Has anyone put serious effort into good interactive books which take advantage of technology instead of flaunting useless slideshows? Books which illustrate concepts with interactivity instead of illustrating things with little photographic slideshows? Books which use video and animation to do anything a paper textbook couldn’t?

I’ve only seen a few examples, and none at book length. One is Amit Patel’s Hexagonal Grids tutorial, which demonstrates hexagonal grid coordinate systems and algorithms for working with them. Every algorithm and formula is accompanied by an interactive demonstration which invites exploration.

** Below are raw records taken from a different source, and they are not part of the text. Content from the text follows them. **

<file path="src/verilog/wbk_cfg_pkg.sv">
package wbk_cfg_pkg;

    typedef logic [5:0]  wb_addr_t;  // word address on the register port
    typedef logic [31:0] wb_data_t;

    // register map, one 32-bit word per address
    localparam wb_addr_t REG_OFFSET0   = 6'd0;
    localparam wb_addr_t REG_OFFSET1   = 6'd1;
    localparam wb_addr_t REG_OFFSET2   = 6'd2;
    localparam wb_addr_t REG_STORE     = 6'd3;  // bit 31 picks the input base
    localparam wb_addr_t REG_LENGTH    = 6'd4;
    localparam wb_addr_t REG_CONTROL   = 6'd5;
    localparam wb_addr_t REG_STATUS    = 6'd6;  // read only
    localparam wb_addr_t REG_IN_BASE   = 6'd7;
    localparam wb_addr_t REG_OUT_BASE  = 6'd8;
    localparam wb_addr_t REG_CHAN_BASE = 6'd16; // channel c sits at this plus c

    // bits of REG_CONTROL, the channel number lives in bits 2:0
    localparam int CTRL_FENCE_BIT = 4;
    localparam int CTRL_SYNTH_BIT = 5;
    localparam int CTRL_START_BIT = 8;

    // command as the engine sees it at start
    typedef struct packed {
        logic [2:0][31:0] offsets;       // added to the base one per cycle
        logic             store_in_base;
        logic [30:0]      store_offset;
        logic [31:0]      length;        // lines to write
        logic [2:0]       channel;
        logic             fence;         // wait for every write response
        logic             synthetic;
        logic [31:0]      in_base;
        logic [31:0]      out_base;
    } wb_cmd_t;

    // per-channel read window, one register word
    typedef struct packed {
        logic [15:0] first_index;
        logic [15:0] count;
    } chan_cfg_t;

endpackage

</file>
<file path="src/verilog/wbk_regfile.sv">
module wbk_regfile #(
    parameter int NUM_CHANNELS = 2
) (
    input  logic                  clk,
    input  logic                  reset,

    input  logic                  wb_cyc,
    input  logic                  wb_stb,
    input  logic                  wb_we,
    input  wbk_cfg_pkg::wb_addr_t wb_adr,
    input  wbk_cfg_pkg::wb_data_t wb_dat_w,
    output wbk_cfg_pkg::wb_data_t wb_dat_r,
    output logic                  wb_ack,

    input  logic                  op_done,
    output logic                  start,
    output wbk_cfg_pkg::wb_cmd_t  cmd,
    output wbk_cfg_pkg::chan_cfg_t chan_cfg [NUM_CHANNELS]
);

    logic                  access;     // new cycle seen, ack goes out next
    logic                  start_arm;  // start accepted, pulse follows the ack
    logic                  busy;
    logic                  done;
    wbk_cfg_pkg::wb_data_t read_word;

    assign access = wb_cyc && wb_stb && !wb_ack;

    always_comb
    begin
        read_word = '0;  // unmapped words read as zero
        case (wb_adr)
            wbk_cfg_pkg::REG_OFFSET0:  read_word = cmd.offsets[0];
            wbk_cfg_pkg::REG_OFFSET1:  read_word = cmd.offsets[1];
            wbk_cfg_pkg::REG_OFFSET2:  read_word = cmd.offsets[2];
            wbk_cfg_pkg::REG_STORE:    read_word = {cmd.store_in_base, cmd.store_offset};
            wbk_cfg_pkg::REG_LENGTH:   read_word = cmd.length;
            wbk_cfg_pkg::REG_CONTROL:
            begin
                read_word[2:0] = cmd.channel;
                read_word[wbk_cfg_pkg::CTRL_FENCE_BIT] = cmd.fence;
                read_word[wbk_cfg_pkg::CTRL_SYNTH_BIT] = cmd.synthetic;
            end
            wbk_cfg_pkg::REG_STATUS:   read_word = {30'b0, done, busy};
            wbk_cfg_pkg::REG_IN_BASE:  read_word = cmd.in_base;
            wbk_cfg_pkg::REG_OUT_BASE: read_word = cmd.out_base;
            default:                   read_word = '0;
        endcase
        for (int c = 0; c < NUM_CHANNELS; c++)
        begin
            if (wb_adr == wbk_cfg_pkg::wb_addr_t'(wbk_cfg_pkg::REG_CHAN_BASE + c))
                read_word = chan_cfg[c];
        end
    end

    always_ff @(posedge clk)
    begin
        if (access)
            wb_dat_r <= read_word;  // lands together with ack
    end

    always_ff @(posedge clk)
    begin
        if (reset)
        begin
            wb_ack    <= 1'b0;
            start_arm <= 1'b0;
            start     <= 1'b0;
            busy      <= 1'b0;
            done      <= 1'b0;
            cmd       <= '0;
            for (int c = 0; c < NUM_CHANNELS; c++)
                chan_cfg[c] <= '0;
        end
        else
        begin
            wb_ack    <= access;
            start     <= start_arm;
            start_arm <= 1'b0;

            if (op_done)
            begin
                busy <= 1'b0;
                done <= 1'b1;  // sticky until the next accepted start
            end

            if (access && wb_we)
            begin
                case (wb_adr)
                    wbk_cfg_pkg::REG_OFFSET0:  cmd.offsets[0] <= wb_dat_w;
                    wbk_cfg_pkg::REG_OFFSET1:  cmd.offsets[1] <= wb_dat_w;
                    wbk_cfg_pkg::REG_OFFSET2:  cmd.offsets[2] <= wb_dat_w;
                    wbk_cfg_pkg::REG_STORE:    {cmd.store_in_base, cmd.store_offset} <= wb_dat_w;
                    wbk_cfg_pkg::REG_LENGTH:   cmd.length <= wb_dat_w;
                    wbk_cfg_pkg::REG_CONTROL:
                    begin
                        cmd.channel   <= wb_dat_w[2:0];
                        cmd.fence     <= wb_dat_w[wbk_cfg_pkg::CTRL_FENCE_BIT];
                        cmd.synthetic <= wb_dat_w[wbk_cfg_pkg::CTRL_SYNTH_BIT];
                        if (wb_dat_w[wbk_cfg_pkg::CTRL_START_BIT] && !busy)
                        begin
                            start_arm <= 1'b1;
                            busy      <= 1'b1;  // a second start now gets ignored
                            done      <= 1'b0;
                        end
                    end
                    wbk_cfg_pkg::REG_IN_BASE:  cmd.in_base <= wb_dat_w;
                    wbk_cfg_pkg::REG_OUT_BASE: cmd.out_base <= wb_dat_w;
                    default:                   ;
                endcase
                for (int c = 0; c < NUM_CHANNELS; c++)
                begin
                    if (wb_adr == wbk_cfg_pkg::wb_addr_t'(wbk_cfg_pkg::REG_CHAN_BASE + c))
                        chan_cfg[c] <= wb_dat_w;
                end
            end
        end
    end

endmodule

</file>
<file path="config.mk">
export PLATFORM = sky130hd
export DESIGN_NAME = wbk_regfile
export DESIGN_NICKNAME = d
export VERILOG_FILES = /design/src/verilog/wbk_cfg_pkg.sv /design/src/verilog/wbk_regfile.sv
export SDC_FILE = /design/constraint.sdc
export NUM_CORES = 1
export LEC_CHECK = 0
export BUFFER_PORTS_ARGS = -buffer_cell sky130_fd_sc_hd__buf_4
export CAP_MARGIN = 0
export CORE_MARGIN = 2
export CORE_UTILIZATION = 49
export CTS_BUF_LIST = sky130_fd_sc_hd__clkbuf_8
export CTS_CLUSTER_SIZE = 8
export DETAILED_ROUTE_END_ITERATION = 6
export MAX_ROUTING_LAYER = met4
export PLACE_DENSITY = 0.82
export SYNTH_ARGS = -nofsm -noshare
export SYNTH_HDL_FRONTEND = slang
export SYNTH_SLANG_ARGS = --single-unit
</file>
<file path="constraint.sdc">
create_clock -name clk -period 2.4 [get_ports clk]
set_clock_uncertainty 0.1 [all_clocks]
set_input_delay 0 -clock clk [delete_from_list [all_inputs] [get_ports clk]]
set_output_delay 0 -clock clk [all_outputs]
set_load 0.01 [all_outputs]
</file>
==> metrics.md <==
| Metric | Value |
|---|---|
| DR vias | 14900 |
| Largest net degree at the start of global routing | 109 |
| Setup WS post-layout | 0.148 ns |
| Buffers added on ports | 370 |
| RSZ-0062 raised after global routing | no |
| Post-Synth XOR/XNOR Area | 0 |
| Pre-CTS WS | 0.257 ns |
| DR pass1 iterations | 7 |
| Ys flop type | dfxtp_1 |
| Req. time, crit path | 2.80 ns |
| Relative slew slack | 0.267 |
| Setup_tns | 0 ns |
| Cell family with most CP delay | buffers and inverters |
| Register Area | 6930 µm² |
| Crit-path most repeated cell | buf_4 |
| Hold Path Stages | 5 |
| CTS tree | built |
| Die height | 172 µm |
| Worst r2r src | wb_ack |
| Final global-route overflow total | 0 |
| Routed wire per std cell | 23.6 µm |
| Final Hold Vio Count | 0 |
| Measured slew at the worst slew-check pin | 1.09 ns |
| Final setup violation count | 0 |
| 1st-iter DRT viols | 2403 |
| Layout Nets | 2105 |
| Pwr Total | 11.0 mW |
| Synth Area in Simple Gates | 0.215 |
| IO Pins | 371 |
| Skew-Pair Late Insertion Delay | 0.59 ns |
| Static leakage | 7.16 nW |
| FF-to-FF End | chan_cfg[47] |
| Final period util | 0.938 |
| Worst EP arrival | 2.66 ns |
| Clock Sinks | 330 |
| Slew Limit Fails | 0 |
| PwrDens | 598 nW/µm² |
| Outcome | finished, violations left |
| Hold Path Class | input port to flop |
| Yosys warning count | 0 |
| Core Area | 27800 µm² |
| Critical path cell sequence | dlygate4sd3_1, buf_4, nor4_4, and2_1, buf_4, and2_2, buf_4, nand2_1, a21oi_1 |
| Synthesized net count | 1734 |
| Root buffer cell | clkbuf_8 |
| Synthesized flop and latch total | 330 |
| R2R setup slack | 0.33 ns |
| CP Class | input port to flop |
| Crit start category | input port |
| Die area | 29600 µm² |
| Worst min-delay path startpoint | wb_adr[2] |
| Buf/Inv on CP | 4 |
| Slowest CP cell | dlygate4sd3_1 |
| Initial Utilization | 0.498 |
| Synth async-reset ratio | 0 |
| Placed wire-length estimate | 39.5 mm |
| Maxcap violations | 0 |
| CP max stage delay | 0.56 ns |
| CTS buffer count | 53 |
| Placer's final routability congestion estimate | 0.938 |
| Post-synth cell types | 55 |
| Clk slew on worst S/H paths | 0.07 ns |
| Mapped cell area | 13800 µm² |
| Compound-Gate Fraction of Synth Area | 0.192 |
| Max Clock Freq | 444 MHz |
| Vias in the first global route | 13900 |
| H-tree depth | 2 |
| First-pass GRT wire length | 84.2 mm |
| Final std cells w/o fill | 2485 |
| R2R depth | 7 |
| Area delta synth->final | 32.7% |
| Layout cells sized above 1 | 0.290 |
| Critical path capture point type | flop |
| Cells resized by post-CTS repair | 0 |
| Post-synth EDFFs | 32 |
| Largest family of logic cells by synthesized area | simple AND/OR/NAND/NOR gates |
| Post-Syn Instances | 1690 |
| Fillers | 2335 |
| Sequential share of the synthesized area | 0.500 |
| Hold endpoint | wb_dat_r[9] |
| Via density | 6.01 |
| Placed insts | 2346 |
| FP Rows | 61 |
| Die X | 172 µm |
| Max Root-Sink Buffers | 3 |
| Synth Area per Inst | 8.19 µm² |
| Multi-input logic area | 6070 µm² |
| Post-synthesis mux area share | 0.0260 |
| Final min period | 2.25 ns |
| DRC Markers | 5 |
| Failing checks | design-rule violations |
| Worst vdd ir | 0.386 mV |
| WL final | 58.6 mm |
| Initial antenna violation count | 2 |
| ANT nets after route | 0 |
| Post-Synth Adder-Cell Area | 0 |
| Overall global routing resource usage | 0.391 |
| Crit path max fanout | 17 |
[power by group]
group,internal [mW],leakage (nW),switching [mW]
clock network,2.54,0.644,2.25
logic,0.203,3.83,0.382
registers,5.60,2.68,0.0206
[tightest hold or removal path, stage by stage]
cell and delay (ns):
buf_4 0.13, or4b_4 0.18, nor2_4 0.07, a21oi_1 0.13
a31oi_1 0.09
[how the worst max path moves through the flow]
stage	from	end	slack (ns)	cells after the start
2_1_floorplan	wb_ack	done	0.05	7
3_3_place_gp	wb_adr[4]	cmd[4]	0.29	8
3_5_place_dp	wb_adr[4]	cmd[6]	0.26	8
4_1_cts	wb_adr[4]	cmd[135]	0.24	9
5_1_grt	wb_adr[4]	cmd[5]	0.10	9
6_report	wb_adr[4]	cmd[135]	0.15	9
[metrics by stage]
| stage | hold slack, ns | area [µm²] | util |
|---|---|---|---|
| CTS | 0.0375 | 18400 | 0.661 |
| global placement | 0.142 | 16900 | 0.610 |
| floorplan | 0.0378 | 13800 | - |
| finish | 0.0713 | 18400 | 0.661 |
| global route | 0.0835 | 18400 | 0.661 |
| detailed placement | 0.150 | 16900 | 0.610 |
[synthesized netlist by cell type (2+ instances only)]
cell type	number	area, µm²
nor2b_1	7	43.8
nor2_1	41	154
buf_4	14	105
a21oi_1	266	1330
clkbuf_1	65	244
and3_1	4	25.0
nand2_2	20	125
o2bb2ai_1	2	17.5
a222oi_1	22	220
a22oi_1	41	308
o21ai_0	22	110
dfxtp_1	298	5970
mux2_2	8	90.1
a21oi_2	32	280
nor3_1	3	15.0
nand2b_1	3	18.8
o21a_1	3	22.5
buf_2	66	330
o22a_1	6	52.6
buf_6	18	203
nand3_1	10	50.1
mux2i_1	27	270
or3_1	3	18.8
nand2_1	593	2230
o21ai_1	3	15.0
a221oi_1	14	123
buf_8	2	30.0
o22ai_1	3	18.8
and2_1	14	87.6
edfxtp_1	32	961
a31oi_1	17	106
or2_2	8	50.1
[cells by family (layout without fill, tap and decap cells)]
group	Yosys count	after routing
buffers and inverters	167	581
muxes	35	35
DFF	330	330
AOI/OAI and AO/OA	437	437
other	0	3
and+or+nand+nor	721	721
[registers in the layout, indices dropped and copies added (netlist names)]
register / cells
start_arm: 1
done: 1
cmd: 229
wb_ack: 1
chan_cfg: 64
wb_dat_r: 32
start: 1
busy: 1
[routing by layer]
| metal | global-route usage | up-vias | share of wire |
|---|---|---|---|
| li1 | - | 6454 | - |
| met1 | 0.494 | 6931 | 0.37 |
| met2 | 0.593 | 1286 | 0.45 |
| met3 | 0.0831 | 257 | 0.13 |
| met4 | 0.199 | 0 | 0.055 |
| met5 | - | - | 0 |
[final cells by class]
| class | instances | area share |
|---|---|---|
| clock buffers | 65 | 0.0487 |
| well taps | 378 | 0.0257 |
| inverters | 1 | 0.000204 |
| flip-flops and latches | 330 | 0.377 |
| clock inverters | 33 | 0.00851 |
| diodes | 3 | 0.000409 |
| multi-input cells | 1193 | 0.330 |
| repair buffers | 482 | 0.209 |
[placed cells by master, fill, tap and decap left out, drive strengths merged, types with 3 or more instances in the layout]
master,netlist,final
o21ai,25,25
a221oi,14,14
o22ai,3,3
o22a,6,6
buf,101,444
nand2,613,613
inv,1,30
and2,14,14
diode,0,3
nand3,10,10
dfxtp,298,298
mux2,8,8
nor3,4,4
dlygate4sd3,0,38
clkbuf,65,65
edfxtp,32,32
or2,9,9
nor2,43,43
a222oi,22,22
and3,4,4
o21a,3,3
nor2b,8,8
a31oi,17,17
or3,3,3
a21oi,298,298
mux2i,27,27
a22oi,41,41
nand2b,3,3
[timing repair]
item / CTS / global route
endpoints found under the hold margin: 300 / 0
buffers inserted: 0 / 0
hold buffers: 38 / 0
No activity file was read; power rests on OpenSTA's default activity.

Amit has several other interactive tutorials on his home page, and it’s easy to lose a lot of time playing with them.

Another is Mike Bostock’s Visualizing Algorithms. Its success is hardly a surprise—Mike is the creator of D3.js, one of the most popular tools for interactive visualization, and he produces graphics for the New York Times. The maze generation algorithms are especially captivating.

I’ve tinkered with minor interactivity before as well, though with less elegance. I used a simple interactive table to illustrate false positives and negatives for an experimental design course (click and drag on the numbers). I helped build a rudimentary special relativity simulator for my modern physics course, to play with length contraction and time dilation using common examples.

Why don’t we see more of these? They require specialized skills, of course, and though a good visualization is worth a thousand words, creating a good visualization is much harder than writing those thousand words. (The relativity simulator took months of off-and-on work, and still needs more work to be suitable for unsupervised student use.) And while you can still learn from mediocre writing—just ask the students using the textbooks I quoted above—a mediocre visualization can be confusing or downright misleading. A lot of editing and experimenting goes into every successful visualization.

You may have noticed that these examples don’t feature “unparalleled motivating and supportive features”. They just do a very good job of exposing the ideas, and let the ideas speak for themselves. This, I think, is the fundamental difference. Introductory textbooks feign excitement and stretch simple ideas into animated slideshows, hoping to generate interest but instead turning off students. They fail to recognize that learning is not something inflicted upon you—learning is something you must do inside your own head. And so they spoon-feed concepts, their fear of inducing boredom a guaranteed recipe for generating it, instead of giving students ways of exploring the concepts and satisfying their own curiosity.

Good interactive textbooks respect their readers and let the concepts stand for themselves. Let’s start making some.


  1. Fluorescent Pickle would be a good name for a rock band. More specifically, a “mildly alt-folksy psy-Italo synthrock” band, according to a friend of mine. “You know, like contemporary Göteborg-style psychill/downtempo combined with the evergreen sonic landscape of 80s European dance music.”

  2. So much for electronic textbooks bringing accessible education to the blind. But that’s beside the point.

  3. Just like pickles offer unparalleled lighting and electrical features.

  4. And it’s an image again, so blind students will have to do without reading the equation.

  5. Khan Academy is developing an exercise framework which should make it easy to generate questions and answers for online books.